I have always felt that I was under extraordinary spiritual attack at various points in my life, resulting in some very difficult and heartbreaking circumstances and events. I attributed these attacks to everyone and everything other than the truth  (illusions) … that I was and am being rebellious. God promises to be our protector and as a Christian, I know my salvation is secured. However, I am learning that our protection in the spiritual world can be limited unless we are fully obedient to God, leading to serious repercussions on our lives here on Earth through spiritual attacks. God disciplines our rebellion by allowing the enemy to have his way with us… always under the control of God. I know that He’ll never allow Satan to go too far.

In Isaiah 29:16 God says, ‘You turn things upside down, as if the potter were thought to be like the clay!
 Shall what is formed say to the one who formed it, 
“You did not make me”?
 Can the pot say to the potter,
 “You know nothing”?’ (NIV) and then in 30:12-14, says, ‘Because you have rejected this message, relied on oppression 
and depended on deceit, this sin will become for you 
like a high wall, cracked and bulging, 
that collapses suddenly, in an instant.
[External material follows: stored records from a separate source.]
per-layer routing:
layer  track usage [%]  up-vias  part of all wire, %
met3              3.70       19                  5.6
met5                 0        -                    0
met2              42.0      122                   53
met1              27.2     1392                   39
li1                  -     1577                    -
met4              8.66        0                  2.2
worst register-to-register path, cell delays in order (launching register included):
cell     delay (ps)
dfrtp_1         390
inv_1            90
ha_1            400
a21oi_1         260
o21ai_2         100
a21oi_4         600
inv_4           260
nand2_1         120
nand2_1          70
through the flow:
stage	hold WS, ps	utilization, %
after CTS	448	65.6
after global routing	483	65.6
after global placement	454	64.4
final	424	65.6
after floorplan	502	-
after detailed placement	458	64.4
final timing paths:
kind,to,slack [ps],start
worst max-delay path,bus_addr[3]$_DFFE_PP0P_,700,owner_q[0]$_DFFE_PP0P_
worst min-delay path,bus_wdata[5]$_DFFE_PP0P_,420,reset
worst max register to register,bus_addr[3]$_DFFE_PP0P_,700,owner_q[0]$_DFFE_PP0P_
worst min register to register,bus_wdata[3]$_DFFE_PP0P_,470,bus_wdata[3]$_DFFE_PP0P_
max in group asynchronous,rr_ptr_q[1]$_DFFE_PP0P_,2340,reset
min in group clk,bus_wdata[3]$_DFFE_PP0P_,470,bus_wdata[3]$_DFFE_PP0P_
### config.mk
export PLATFORM = sky130hd
export DESIGN_NAME = pe_stream_rd_dma
export DESIGN_NICKNAME = d
export VERILOG_FILES = /design/src/rtl/pe_stream_rd_dma.sv
export SDC_FILE = /design/constraint.sdc
export NUM_CORES = 1
export LEC_CHECK = 0
export ABC_AREA = 1
export CORE_MARGIN = 2
export CORE_UTILIZATION = 58
export DETAILED_ROUTE_END_ITERATION = 8
export PLACE_DENSITY = 0.78
export SKIP_LAST_GASP = 1
export SLEW_MARGIN = 20
export SYNTH_ARGS = -nofsm -noshare
export SYNTH_HDL_FRONTEND = slang
export SYNTH_SLANG_ARGS = --single-unit
### constraint.sdc
create_clock -name clk -period 3.45 [get_ports clk]
set_input_delay 0.69 -clock clk [delete_from_list [all_inputs] [get_ports clk]]
set_output_delay 0.69 -clock clk [all_outputs]
set_load 0.005 [all_outputs]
It will break in pieces like pottery, shattered so mercilessly’ (NIV).

Guilty! I have been the ‘god’ of my life, trying to manipulate and ‘run the show’ on my own, listening to the lies of the enemy, and actually finding some sort of misguided sense of comfort in those lies. I have relied on oppression and depended on deceit. After all, I’ve been hearing these lies and have felt this oppression since childhood. It’s what I know. My rebellious nature as an adult, however, means that I allow those lies and that oppression to define my life, and me. And instead of running towards the real answers, I run back time and time again in to the arms of lies, rather than under the protective wing of my Father. I tend to not listen and ultimately, I do not behave like a child of God. And the illusion is that I think I am!! More lies…

At various times in my life, I have been broken and I have been ‘mercilessly shattered’. This is the last thing God wants for me. I am loved, I am cherished and I am worthy of His love, and He wants me to KNOW that… to understand that the lies and oppression are not from Him and I don’t need to live under that umbrella. Sometimes, a little breaking and shattering, allowed by God (not doled out by God!), is the only way to hear Him!
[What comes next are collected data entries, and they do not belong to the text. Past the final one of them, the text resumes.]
File: config.mk
export PLATFORM = sky130hd
export DESIGN_NAME = bcd_display_ctrl
export DESIGN_NICKNAME = d
export VERILOG_FILES = /design/src/rtl/bcd_display_pkg.sv /design/src/rtl/Seven_seg_display.sv /design/src/rtl/bcd_add3_nibble.sv /design/src/rtl/bcd_display_ctrl.sv
export SDC_FILE = /design/constraint.sdc
export NUM_CORES = 1
export LEC_CHECK = 0
export BUFFER_PORTS_ARGS = -buffer_cell sky130_fd_sc_hd__buf_2
export CORE_MARGIN = 1
export CORE_UTILIZATION = 51
export CTS_CLUSTER_DIAMETER = 150
export DETAILED_ROUTE_END_ITERATION = 16
export GPL_TIMING_DRIVEN = 0
export HOLD_SLACK_MARGIN = 0.1
export MAX_ROUTING_LAYER = met4
export PLACE_DENSITY = 0.72
export SYNTH_ARGS = -nofsm -noshare
export SYNTH_HDL_FRONTEND = slang
export SYNTH_HIERARCHICAL = 1
export SYNTH_SLANG_ARGS = --single-unit
File: constraint.sdc
create_clock -name Clock -period 1.36 [get_ports Clock]
set_input_delay 0.068 -clock Clock [delete_from_list [all_inputs] [get_ports Clock]]
set_output_delay 0.068 -clock Clock [all_outputs]
set_load 0.03 [all_outputs]
[src/rtl/div_seq_pkg.sv]
// rtl/div_seq_pkg.sv - shared constants for the sequential divider
package div_seq_pkg;

  // Operand/result width; the datapath is built and tested for 32 bits.
  localparam int DIV_WIDTH = 32;

  // FSM encoding (2-bit, kept as plain constants for legacy tools).
  localparam logic [1:0] S_IDLE = 2'd0;
  localparam logic [1:0] S_CALC = 2'd1;
  localparam logic [1:0] S_FIX  = 2'd2;
  localparam logic [1:0] S_FIN  = 2'd3;

  // Quotient reported when the divisor is zero.
  localparam logic [DIV_WIDTH-1:0] DIV0_QUOT = '1;

  // Width of the iteration counter (must hold DIV_WIDTH-1).
  localparam int CNT_W = 6;

endpackage

[src/rtl/div_step.sv]
// rtl/div_step.sv - one combinational restoring shift-subtract iteration
module div_step
  import div_seq_pkg::*;
#(
  parameter int WIDTH = DIV_WIDTH
) (
  input  logic [WIDTH:0]   i_rem,
  input  logic [WIDTH-1:0] i_quo,
  input  logic [WIDTH-1:0] i_dvs,
  output logic [WIDTH:0]   o_rem,
  output logic [WIDTH-1:0] o_quo
);

  logic [WIDTH+1:0] w_shift;
  logic [WIDTH+1:0] w_diff;
  logic             w_fits;

  // Shift the next dividend bit into the partial remainder, trial-subtract,
  // and keep the difference only when it did not borrow.
  always_comb begin
    w_shift = {i_rem, i_quo[WIDTH-1]};
    w_diff  = w_shift - {2'b00, i_dvs};
    w_fits  = ~w_diff[WIDTH+1];
    o_rem   = w_fits ? w_diff[WIDTH:0] : w_shift[WIDTH:0];
    o_quo   = {i_quo[WIDTH-2:0], w_fits};
  end

endmodule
God always shows us the way out, the way back to safety under His protective wing. In Isaiah 30:15 He says, ‘In repentance and rest is your salvation, 
in quietness and trust is your strength’. I love how Beth Moore shares that the word strength in Hebrew, shaqat, implies ‘victory’. Victory over the attacks of the enemy; victory over rebellion!
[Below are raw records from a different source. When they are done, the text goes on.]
### config.mk
export PLATFORM = sky130hd
export DESIGN_NAME = mem_arbiter_ctrl
export DESIGN_NICKNAME = d
export VERILOG_FILES = /design/src/rtl/mem_arbiter_ctrl.sv
export SDC_FILE = /design/constraint.sdc
export NUM_CORES = 1
export LEC_CHECK = 0
export CAP_MARGIN = 20
export CORE_MARGIN = 4
export CORE_UTILIZATION = 35
export CTS_CLUSTER_DIAMETER = 100
export DETAILED_ROUTE_END_ITERATION = 8
export RECOVER_POWER = 50
export SYNTH_ARGS = -nofsm -noshare
export SYNTH_HDL_FRONTEND = slang
export SYNTH_SLANG_ARGS = --single-unit
### constraint.sdc
create_clock -name clk -period 2.3 [get_ports clk]
set_input_delay 0.46 -clock clk [delete_from_list [all_inputs] [get_ports clk]]
set_output_delay 0.46 -clock clk [all_outputs]
set_load 0.01 [all_outputs]
<file path="config.mk">
export PLATFORM = sky130hd
export DESIGN_NAME = instr_fetch_unit
export DESIGN_NICKNAME = d
export VERILOG_FILES = /design/src/rtl/instr_fetch_unit.sv
export SDC_FILE = /design/constraint.sdc
export NUM_CORES = 1
export LEC_CHECK = 0
export CORE_ASPECT_RATIO = 0.9
export CORE_UTILIZATION = 45
export CTS_BUF_LIST = sky130_fd_sc_hd__clkbuf_4 sky130_fd_sc_hd__clkbuf_8
export DETAILED_ROUTE_END_ITERATION = 16
export GPL_TIMING_DRIVEN = 0
export PLACE_DENSITY = 0.78
export RECOVER_POWER = 100
export SYNTH_ARGS = -nofsm -noshare
export SYNTH_HDL_FRONTEND = slang
export SYNTH_SLANG_ARGS = --single-unit
</file>
<file path="constraint.sdc">
create_clock -name clk -period 2.8 [get_ports clk]
set_input_delay 0.7 -clock clk [delete_from_list [all_inputs] [get_ports clk]]
set_output_delay 0.7 -clock clk [all_outputs]
set_load 0.05 [all_outputs]
</file>
## config.mk

```make
export PLATFORM = sky130hd
export DESIGN_NAME = led_matrix_tx
export DESIGN_NICKNAME = d
export VERILOG_FILES = /design/src/rtl/led_matrix_tx.sv
export SDC_FILE = /design/constraint.sdc
export NUM_CORES = 1
export LEC_CHECK = 0
export CAP_MARGIN = 20
export CORE_MARGIN = 8
export CORE_UTILIZATION = 52
export CTS_CLUSTER_SIZE = 14
export DETAILED_ROUTE_END_ITERATION = 6
export PLACE_DENSITY = 0.76
export SLEW_MARGIN = 30
export SYNTH_ARGS = -nofsm -noshare
export SYNTH_HDL_FRONTEND = slang
export SYNTH_SLANG_ARGS = --single-unit
```

## constraint.sdc

```tcl
create_clock -name CLK -period 1.95 [get_ports CLK]
set_clock_uncertainty 0.05 [all_clocks]
set_input_delay 0.585 -clock CLK [delete_from_list [all_inputs] [get_ports CLK]]
set_output_delay 0.585 -clock CLK [all_outputs]
set_load 0.02 [all_outputs]
```
$ cat config.mk
export PLATFORM = sky130hd
export DESIGN_NAME = k423_if_bpu_upd_queue
export DESIGN_NICKNAME = d
export VERILOG_FILES = /design/src/rtl/k423_if_bpu_upd_queue.sv
export SDC_FILE = /design/constraint.sdc
export NUM_CORES = 1
export LEC_CHECK = 0
export ABC_CLOCK_PERIOD_IN_PS = 8800
export BUFFER_PORTS_ARGS = -buffer_cell sky130_fd_sc_hd__clkbuf_2
export CORE_MARGIN = 2
export CORE_UTILIZATION = 35
export CTS_CLUSTER_DIAMETER = 150
export DETAILED_ROUTE_END_ITERATION = 10
export HOLD_SLACK_MARGIN = 0.15
export MAX_ROUTING_LAYER = met4
export PLACE_DENSITY = 0.52
export SYNTH_ARGS = -nofsm -noshare
export SYNTH_HDL_FRONTEND = slang
export SYNTH_SLANG_ARGS = --single-unit
$ cat constraint.sdc
create_clock -name clk_i -period 8.8 [get_ports clk_i]
set_input_delay 0.44 -clock clk_i [delete_from_list [all_inputs] [get_ports clk_i]]
set_output_delay 0.44 -clock clk_i [all_outputs]
set_load 0.1 [all_outputs]
$ cat src/rtl/k423_if_bpu_upd_queue.sv
// In-order queue of in-flight branch predictions; pops on EX resolve and drives
// the predictor update port one cycle later with the next saturating-counter value.
`ifndef CORE_ADDR_W
`define CORE_ADDR_W 32
`endif

module k423_if_bpu_upd_queue #(
   parameter int DEPTH  = 4,
   parameter int ADDR_W = `CORE_ADDR_W
) (
   input  logic                       clk_i,
   input  logic                       rst_n_i,
   input  logic                       flush_i,
   input  logic                       prd_vld_i,
   output logic                       prd_rdy_o,
   input  logic [ADDR_W-1:0]          prd_pc_i,
   input  logic                       prd_tkn_i,
   input  logic [1:0]                 prd_sat_cnt_i,
   input  logic                       rsv_vld_i,
   input  logic                       rsv_tkn_i,
   input  logic [ADDR_W-1:0]          rsv_pc_i,
   output logic                       upd_vld_o,
   output logic                       upd_tkn_o,
   output logic [ADDR_W-1:0]          upd_src_pc_o,
   output logic [1:0]                 upd_sat_cnt_o,
   output logic                       mispred_o,
   output logic                       pc_err_o,
   output logic [$clog2(DEPTH):0]     cnt_o
);

   localparam int AW = $clog2(DEPTH);
   localparam int PW = AW + 1;

   // Handshake: a push transfers on a clock edge where prd_vld_i && prd_rdy_o;
   // prd_rdy_o depends only on registered pointers, never on same-cycle inputs.

   logic [ADDR_W-1:0] mem_pc  [DEPTH];
   logic              mem_tkn [DEPTH];
   logic [1:0]        mem_sat [DEPTH];

   logic [PW-1:0]     wr_ptr;
   logic [PW-1:0]     rd_ptr;
   logic              full;
   logic              empty;
   logic [ADDR_W-1:0] head_pc;
   logic              head_tkn;
   logic [1:0]        head_sat;
   logic              hit;
   logic              mis;
   logic              push;

   function automatic logic [1:0] sat_next(input logic [1:0] sat, input logic tkn);
      logic [1:0] res;
      res = sat;
      if (tkn) begin
         if (sat != 2'b11) res = sat + 2'd1;
      end else begin
         if (sat != 2'b00) res = sat - 2'd1;
      end
      return res;
   endfunction

   always_comb begin
      full      = (wr_ptr[AW] != rd_ptr[AW]) && (wr_ptr[AW-1:0] == rd_ptr[AW-1:0]);
      empty     = (wr_ptr == rd_ptr);
      head_pc   = mem_pc[rd_ptr[AW-1:0]];
      head_tkn  = mem_tkn[rd_ptr[AW-1:0]];
      head_sat  = mem_sat[rd_ptr[AW-1:0]];
      hit       = rsv_vld_i && !empty && (rsv_pc_i == head_pc);
      mis       = hit && (rsv_tkn_i != head_tkn);
      // Flush and mispredict both squash younger work, so a same-cycle push is dropped.
      push      = prd_vld_i && !full && !flush_i && !mis;
      prd_rdy_o = !full;
      cnt_o     = wr_ptr - rd_ptr;
   end

   always_ff @(posedge clk_i or negedge rst_n_i) begin
      if (!rst_n_i) begin
         wr_ptr <= '0;
         rd_ptr <= '0;
      end else begin
         if (push) wr_ptr <= wr_ptr + PW'(1);
         if (flush_i || mis) rd_ptr <= wr_ptr;
         else if (hit)       rd_ptr <= rd_ptr + PW'(1);
      end
   end

   always_ff @(posedge clk_i) begin
      if (push) begin
         mem_pc[wr_ptr[AW-1:0]]  <= prd_pc_i;
         mem_tkn[wr_ptr[AW-1:0]] <= prd_tkn_i;
         mem_sat[wr_ptr[AW-1:0]] <= prd_sat_cnt_i;
      end
   end

   always_ff @(posedge clk_i or negedge rst_n_i) begin
      if (!rst_n_i) begin
         upd_vld_o     <= 1'b0;
         upd_tkn_o     <= 1'b0;
         upd_src_pc_o  <= '0;
         upd_sat_cnt_o <= 2'b00;
         mispred_o     <= 1'b0;
         pc_err_o      <= 1'b0;
      end else begin
         upd_vld_o <= hit;
         mispred_o <= mis;
         pc_err_o  <= rsv_vld_i && !hit;
         if (hit) begin
            upd_tkn_o     <= rsv_tkn_i;
            upd_src_pc_o  <= head_pc;
            upd_sat_cnt_o <= sat_next(head_sat, rsv_tkn_i);
         end
      end
   end

endmodule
We are all rebellious in nature as humans. I don’t for a moment believe that my rebellion is ‘cured’ by this revelation. But, we can all limit our rebellion and ‘put on the FULL armor of God’ by adhering to God’s command to repent of our rebellious nature and rest in His promises and power, ‘picking up our cross daily’.

Thanks Beth Moore and PRAISE to you Abba God!!

Note to self: repent and rest, repent and rest, repent and rest!